Jean Sibelius delante de un piano

Jean Sibelius delante de un piano

Música

Sibelius integral

Las siete sinfonías del compositor finlandés, publicadas por Decca bajo la dirección de Klaus Mäkelä, permiten escuchar el siglo XX de otra forma gracias a la magia de la tonalidad

6 junio, 2022 19:10

“Las personas que pensáis que son radicales podrían ser en realidad conservadoras. Y las que pensáis que son conservadoras podrían ser en realidad radicales”. Lo dijo el vanguardista Morton Feldman en 1984, durante una conferencia que dio en los cursos de verano para la Nueva Música en Darmstadt. Y al decirlo empezó a tararear un motivo de la quinta sinfonía de Jean Sibelius (1865-1967), el compositor finlandés. A lo largo del siglo, Sibelius había sido primero un ídolo en Inglaterra y en Estados Unidos, donde se le consideró uno de los pocos descendientes verdaderos de Beethoven, luego un ejemplo de artista ario para los nazis y finalmente un anatema para la vanguardia, tanto la de Schoenberg como la de Stravinsky. Con su habitual maniqueísmo estético, Adorno le dedicó ataques inmisericordes, calificándole de epítome de la música falsa y mercantil. Después de su muerte, sin embargo, y calmada la ansiedad militante propia del siglo XX, Sibelius, al igual que Shostakovich, Janácek o Bartók, ya se ha aceptado como lo que es, uno de los compositores más originales e innovadores de la música clásica moderna.
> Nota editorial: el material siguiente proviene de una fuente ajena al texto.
## src/fpc_pkg.sv

```systemverilog
// constants, types and register map for the flash command sequencer
package fpc_pkg;
    localparam int unsigned FPC_AW = 12;
    // register byte offsets
    localparam logic [11:0] FPC_OFS_ADDR = 12'h000;
    localparam logic [11:0] FPC_OFS_DATA = 12'h004;
    localparam logic [11:0] FPC_OFS_CMD = 12'h008;
    localparam logic [11:0] FPC_OFS_RIS = 12'h00c;
    localparam logic [11:0] FPC_OFS_IM = 12'h010;
    localparam logic [11:0] FPC_OFS_MIS = 12'h014;
    localparam logic [11:0] FPC_OFS_RDEN = 12'h130;
    localparam logic [11:0] FPC_OFS_PGEN = 12'h134;
    localparam logic [11:0] FPC_OFS_USEC = 12'h140;
    // bus base addresses, the decoder above this block uses them
    localparam logic [31:0] FPC_CTRL_BASE = 32'h400f_d000;
    localparam logic [31:0] FPC_SYS_BASE = 32'h400f_e000;
    // command register fields
    localparam logic [15:0] FPC_WRKEY = 16'ha442;
    localparam int unsigned FPC_KEY_LSB = 16;
    localparam int unsigned FPC_BIT_WRITE = 0;
    localparam int unsigned FPC_BIT_ERASE = 1;
    localparam int unsigned FPC_BIT_MASS_ERASE_BIT = 2;
    localparam int unsigned FPC_BIT_COMMIT = 3;
    // interrupt bits
    localparam int unsigned FPC_IRQ_DONE = 0;
    localparam int unsigned FPC_IRQ_ACCESS = 1;
    // resets and sizes
    localparam logic [15:0] FPC_PROT_FACTORY = 16'hffff;
    localparam logic [7:0] FPC_USEC_RST = 8'h31;
    localparam int unsigned FPC_BLK_LSB = 11;
    localparam int unsigned FPC_NBLK = 16;
    // pulse lengths in microseconds
    localparam int unsigned FPC_PROG_US = 20;
    localparam int unsigned FPC_ERASE_US = 100;
    localparam int unsigned FPC_MASS_ERASE_BIT_US = 200;
    localparam int unsigned FPC_COMMIT_US = 20;
    localparam logic [1:0] FPC_RESP_OKAY = 2'b00;
    localparam logic [1:0] FPC_RESP_SLVERR = 2'b10;
    typedef enum logic [2:0] {
        FPC_IDLE, FPC_BOOT, FPC_PULSE, FPC_FINISH
    } fpc_state_e;
endpackage

```

## src/fpc_tick_if.sv

```systemverilog
// carrier between the sequencer and its microsecond pulse timer
`timescale 1ns/1ps
interface fpc_tick_if;
    logic start;
    logic [7:0] reload;
    logic [7:0] us_len;
    logic done;
    modport ctrl (output start, output reload, output us_len, input done);
    modport timer (input start, input reload, input us_len, output done);
endinterface

```

## src/fpc_flash_ctrl.sv

```systemverilog
// flash program, erase and protection sequencer with AXI4-Lite registers
// Operation
// - protection writes gate access checks immediately
// - address bit 0 selects commit target
// - commit bit writes selected register permanently
// - write bit held until programming completes
// - erase bit held until page erase completes
// - mass-erase bit held until array erased
// - protection loaded from storage at power-on
// - factory protection value is all ones
// - protection bits can only be cleared
// - uncommitted clears revert on power-on reset
// - one bit per 2 KB block, upper zero
// - two register bases, decoded by offset
// - raw, mask, masked status with write-one-clear
// - reload value times one microsecond ticks
// - program or erase of protected block refused
// - protected data reads return zero
`timescale 1ns/1ps
module fpc_flash_ctrl
    import fpc_pkg::*;
#(
    parameter int unsigned NBLK = FPC_NBLK
) (
    // clock and reset
    input wire logic clk,
    input wire logic reset,
    input wire logic clk_en,
    // axi4-lite write address and data
    input wire logic [FPC_AW-1:0] s_axi_awaddr,
    input wire logic s_axi_awvalid,
    output logic s_axi_awready,
    input wire logic [31:0] s_axi_wdata,
    input wire logic [3:0] s_axi_wstrb,
    input wire logic s_axi_wvalid,
    output logic s_axi_wready,
    output logic [1:0] s_axi_bresp,
    output logic s_axi_bvalid,
    input wire logic s_axi_bready,
    // axi4-lite read
    input wire logic [FPC_AW-1:0] s_axi_araddr,
    input wire logic s_axi_arvalid,
    output logic s_axi_arready,
    output logic [31:0] s_axi_rdata,
    output logic [1:0] s_axi_rresp,
    output logic s_axi_rvalid,
    input wire logic s_axi_rready,
    // nonvolatile protection store
    input wire logic [NBLK-1:0] nv_read_enable,
    input wire logic [NBLK-1:0] nv_program_enable,
    output logic nv_write,
    output logic nv_sel_program,
    output logic [NBLK-1:0] nv_wdata,
    // flash array access check and operation
    input wire logic [31:0] rd_addr,
    input wire logic rd_is_fetch,
    input wire logic [31:0] rd_array_data,
    output logic [31:0] rd_data,
    output logic rd_denied,
    output logic [2:0] array_op,
    output logic [31:0] array_addr,
    output logic [31:0] array_wdata
);
    ////////////////////////////////////////////////////////////////////////
    // registers
    logic [31:0] flash_target_address;
    logic [31:0] flash_write_data;
    logic [3:0] cmd_bits;
    logic [1:0] flash_raw_irq_status;
    logic [1:0] flash_irq_mask;
    logic [NBLK-1:0] block_read_enable;
    logic [NBLK-1:0] block_program_enable;
    logic [7:0] microsecond_reload;
    fpc_state_e state;
    fpc_state_e next_state;
    fpc_tick_if tk();

    // sync of the nonvolatile store pins
    logic [NBLK-1:0] nvr_s1, nvr_s2, nvp_s1, nvp_s2;

    ////////////////////////////////////////////////////////////////////////
    // axi handshake
    logic aw_held, w_held;
    logic [FPC_AW-1:0] aw_addr;
    logic [31:0] w_data;
    logic [3:0] w_strb;
    wire aw_take = s_axi_awvalid && s_axi_awready;
    wire w_take = s_axi_wvalid && s_axi_wready;
    wire wr_go = aw_held && w_held && !s_axi_bvalid;
    wire rd_take = s_axi_arvalid && s_axi_arready;
    wire [11:0] wa = aw_addr;
    wire [11:0] ra = s_axi_araddr;
    wire [31:0] wmask = {{8{w_strb[3]}}, {8{w_strb[2]}},
                         {8{w_strb[1]}}, {8{w_strb[0]}}};
    wire [31:0] wbits = w_data | ~wmask;

    // write decode
    wire wr_addr = wr_go && wa == FPC_OFS_ADDR;
    wire wr_data = wr_go && wa == FPC_OFS_DATA;
    wire wr_cmd = wr_go && wa == FPC_OFS_CMD;
    wire wr_im = wr_go && wa == FPC_OFS_IM;
    wire wr_mis = wr_go && wa == FPC_OFS_MIS;
    wire wr_rden = wr_go && wa == FPC_OFS_RDEN;
    wire wr_pgen = wr_go && wa == FPC_OFS_PGEN;
    wire wr_usec = wr_go && wa == FPC_OFS_USEC;
    wire wr_hit = wr_addr | wr_data | wr_cmd | wr_im | wr_mis | wr_rden
        | wr_pgen | wr_usec | (wr_go && wa == FPC_OFS_RIS);

    // keyed command accepted only when idle
    wire key_ok = w_data[31:FPC_KEY_LSB] == FPC_WRKEY && w_strb == 4'hf;
    wire cmd_go = wr_cmd && key_ok && state == FPC_IDLE
        && cmd_bits == 4'h0 && w_data[3:0] != 4'h0;
    wire [NBLK-1:0] tgt_blk_oh =
        NBLK'(1) << flash_target_address[FPC_BLK_LSB +: 4];
    // refused when target block may not change
    wire blk_locked = (block_program_enable & tgt_blk_oh) == '0;
    wire needs_blk = w_data[FPC_BIT_WRITE] | w_data[FPC_BIT_ERASE];
    wire mass_locked = block_program_enable != {NBLK{1'b1}};
    wire refuse = cmd_go && ((needs_blk && blk_locked)
        || (w_data[FPC_BIT_MASS_ERASE_BIT] && mass_locked));

    // pulse length per command, in microseconds
    wire [7:0] us_len =
        w_data[FPC_BIT_WRITE] ? 8'(FPC_PROG_US) :
        w_data[FPC_BIT_ERASE] ? 8'(FPC_ERASE_US) :
        w_data[FPC_BIT_MASS_ERASE_BIT] ? 8'(FPC_MASS_ERASE_BIT_US) : 8'(FPC_COMMIT_US);

    assign tk.start = cmd_go && !refuse;
    assign tk.reload = microsecond_reload;
    assign tk.us_len = us_len;

    fpc_pulse_timer u_timer (
        .clk(clk),
        .reset(reset),
        .clk_en(clk_en),
        .tk(tk)
    );

    ////////////////////////////////////////////////////////////////////////
    // sequencer
    always_comb begin
        next_state = state;
        case (state)
            FPC_BOOT: next_state = FPC_IDLE;
            FPC_IDLE: if (tk.start) next_state = FPC_PULSE;
            FPC_PULSE: if (tk.done) next_state = FPC_FINISH;
            FPC_FINISH: next_state = FPC_IDLE;
            default: next_state = FPC_IDLE;
        endcase
    end

    wire op_done = state == FPC_FINISH;
    wire [1:0] irq_set = {refuse, op_done};
    wire [1:0] irq_clr = wr_mis ? wbits[1:0] & flash_irq_mask : 2'b00;
    wire commit_prog = flash_target_address[0];

    always_ff @(posedge clk or posedge reset) begin
        if (reset) begin
            state <= FPC_BOOT;
        end else if (clk_en) begin
            state <= next_state;
        end
    end

    // no reset: the pairs fill with the stored values while reset is held
    always_ff @(posedge clk) begin
        if (clk_en) begin
            nvr_s1 <= nv_read_enable;
            nvr_s2 <= nvr_s1;
            nvp_s1 <= nv_program_enable;
            nvp_s2 <= nvp_s1;
        end
    end

    // protection registers
    always_ff @(posedge clk or posedge reset) begin
        if (reset) begin
            block_read_enable <= FPC_PROT_FACTORY[NBLK-1:0];
            block_program_enable <= FPC_PROT_FACTORY[NBLK-1:0];
        end else if (clk_en) begin
            if (state == FPC_BOOT) begin
                // stored values replace volatile clears
                block_read_enable <= nvr_s2;
                block_program_enable <= nvp_s2;
            end else begin
                // write-zero-only, live at once
                if (wr_rden)
                    block_read_enable <= block_read_enable & wbits[NBLK-1:0];
                if (wr_pgen)
                    block_program_enable <=
                        block_program_enable & wbits[NBLK-1:0];
            end
        end
    end

    // software registers
    always_ff @(posedge clk or posedge reset) begin
        if (reset) begin
            flash_target_address <= '0;
            flash_write_data <= '0;
            flash_irq_mask <= '0;
            microsecond_reload <= FPC_USEC_RST;
            flash_raw_irq_status <= '0;
            cmd_bits <= '0;
        end else if (clk_en) begin
            if (wr_addr)
                flash_target_address <= (flash_target_address & ~wmask)
                    | (w_data & wmask);
            if (wr_data)
                flash_write_data <= (flash_write_data & ~wmask)
                    | (w_data & wmask);
            if (wr_im && w_strb[0])
                flash_irq_mask <= w_data[1:0];
            if (wr_usec && w_strb[0])
                microsecond_reload <= w_data[7:0];
            // set wins over clear
            flash_raw_irq_status <= (flash_raw_irq_status & ~irq_clr)
                | irq_set;
            // held during the operation, cleared at its end
            if (tk.start)
                cmd_bits <= w_data[3:0];
            else if (op_done)
                cmd_bits <= '0;
        end
    end

    // outputs to the array and the nonvolatile store
    always_ff @(posedge clk or posedge reset) begin
        if (reset) begin
            array_op <= '0;
            array_addr <= '0;
            array_wdata <= '0;
            nv_write <= 1'b0;
            nv_sel_program <= 1'b0;
            nv_wdata <= '0;
        end else if (clk_en) begin
            array_op <= (state == FPC_PULSE) ? cmd_bits[2:0] : 3'b000;
            array_addr <= flash_target_address;
            array_wdata <= flash_write_data;
            // commit pulse to the store
            nv_write <= op_done && cmd_bits[FPC_BIT_COMMIT];
            nv_sel_program <= commit_prog;
            nv_wdata <= commit_prog ? block_program_enable
                : block_read_enable;
        end
    end

    // data read gating
    wire [NBLK-1:0] rd_blk_oh = NBLK'(1) << rd_addr[FPC_BLK_LSB +: 4];
    wire rd_blocked = !rd_is_fetch && (block_read_enable & rd_blk_oh) == '0;
    always_ff @(posedge clk or posedge reset) begin
        if (reset) begin
            rd_data <= '0;
            rd_denied <= 1'b0;
        end else if (clk_en) begin
            rd_data <= rd_blocked ? 32'h0000_0000 : rd_array_data;
            rd_denied <= rd_blocked;
        end
    end

    ////////////////////////////////////////////////////////////////////////
    // read mux
    wire [1:0] mis = flash_raw_irq_status & flash_irq_mask;
    logic [31:0] rmux;
    logic rhit;
    always_comb begin
        rmux = '0;
        rhit = 1'b1;
        case (ra)
            FPC_OFS_ADDR: rmux = flash_target_address;
            FPC_OFS_DATA: rmux = flash_write_data;
            FPC_OFS_CMD: rmux = {28'h000_0000, cmd_bits};
            FPC_OFS_RIS: rmux = {30'h0, flash_raw_irq_status};
            FPC_OFS_IM: rmux = {30'h0, flash_irq_mask};
            FPC_OFS_MIS: rmux = {30'h0, mis};
            FPC_OFS_RDEN: rmux = 32'(block_read_enable);
            FPC_OFS_PGEN: rmux = 32'(block_program_enable);
            FPC_OFS_USEC: rmux = {24'h00_0000, microsecond_reload};
            default: rhit = 1'b0;
        endcase
    end

    always_ff @(posedge clk or posedge reset) begin
        if (reset) begin
            aw_held <= 1'b0;
            w_held <= 1'b0;
            aw_addr <= '0;
            w_data <= '0;
            w_strb <= '0;
            s_axi_awready <= 1'b0;
            s_axi_wready <= 1'b0;
            s_axi_bvalid <= 1'b0;
            s_axi_bresp <= FPC_RESP_OKAY;
            s_axi_arready <= 1'b0;
            s_axi_rvalid <= 1'b0;
            s_axi_rdata <= '0;
            s_axi_rresp <= FPC_RESP_OKAY;
        end else if (clk_en) begin
            s_axi_awready <= !aw_held && !aw_take;
            s_axi_wready <= !w_held && !w_take;
            if (aw_take) begin
                aw_held <= 1'b1;
                aw_addr <= {s_axi_awaddr[FPC_AW-1:2], 2'b00};
            end
            if (w_take) begin
                w_held <= 1'b1;
                w_data <= s_axi_wdata;
                w_strb <= s_axi_wstrb;
            end
            if (wr_go) begin
                s_axi_bvalid <= 1'b1;
                s_axi_bresp <= wr_hit ? FPC_RESP_OKAY : FPC_RESP_SLVERR;
            end else if (s_axi_bvalid && s_axi_bready) begin
                s_axi_bvalid <= 1'b0;
                aw_held <= 1'b0;
                w_held <= 1'b0;
                s_axi_awready <= 1'b1;
                s_axi_wready <= 1'b1;
            end
            s_axi_arready <= !s_axi_rvalid && !rd_take;
            if (rd_take) begin
                s_axi_rvalid <= 1'b1;
                s_axi_rdata <= rmux;
                s_axi_rresp <= rhit ? FPC_RESP_OKAY : FPC_RESP_SLVERR;
            end else if (s_axi_rvalid && s_axi_rready) begin
                s_axi_rvalid <= 1'b0;
                s_axi_arready <= 1'b1;
            end
        end
    end
endmodule

```

## src/fpc_pulse_timer.sv

```systemverilog
// microsecond tick divider and pulse length counter
`timescale 1ns/1ps
module fpc_pulse_timer
    import fpc_pkg::*;
(
    // clock and reset
    input wire logic clk,
    input wire logic reset,
    input wire logic clk_en,
    // control
    fpc_tick_if.timer tk
);
    logic [7:0] div;
    logic [7:0] us_left;
    logic busy;
    wire tick = busy && (div == 8'h00);

    always_ff @(posedge clk or posedge reset) begin
        if (reset) begin
            div <= 8'h00;
            us_left <= 8'h00;
            busy <= 1'b0;
            tk.done <= 1'b0;
        end else if (clk_en) begin
            tk.done <= 1'b0;
            if (tk.start) begin
                busy <= 1'b1;
                div <= tk.reload;
                us_left <= tk.us_len;
            end else if (tick) begin
                div <= tk.reload;
                us_left <= us_left - 8'h01;
                if (us_left <= 8'h01) begin
                    busy <= 1'b0;
                    tk.done <= 1'b1;
                end
            end else if (busy) begin
                div <= div - 8'h01;
            end
        end
    end
endmodule

```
Hay una foto, tomada en 1961, de Stravinsky arrodillado frente a la tumba de Sibelius que de alguna manera ilustra la transformación póstuma de su prestigio. Como tantos otros, Stravinsky había despreciado al finlandés por convencional y popular, pero luego se dio cuenta de que en muchas de sus partituras había más riesgo e invención de lo que se había dicho, hasta el punto de llegar a hacer algunos arreglos de fragmentos suyos. Más tarde, músicos como Tristan Murail, John Adams o Thomas Adès contribuyeron a la revalorización del compositor, cuyas sinfonías no han dejado de crecer con el tiempo. Escucharlas seguidas, junto a algunos poemas sinfónicos como Tapiola, permite observar la persistencia de la tonalidad, desde la sonoridad tardoromántica hasta las tensiones posmodernas. No hay página que no contenga algo sorprendente y radical, por mucho que vaya envuelta en una forma tradicional y predecible.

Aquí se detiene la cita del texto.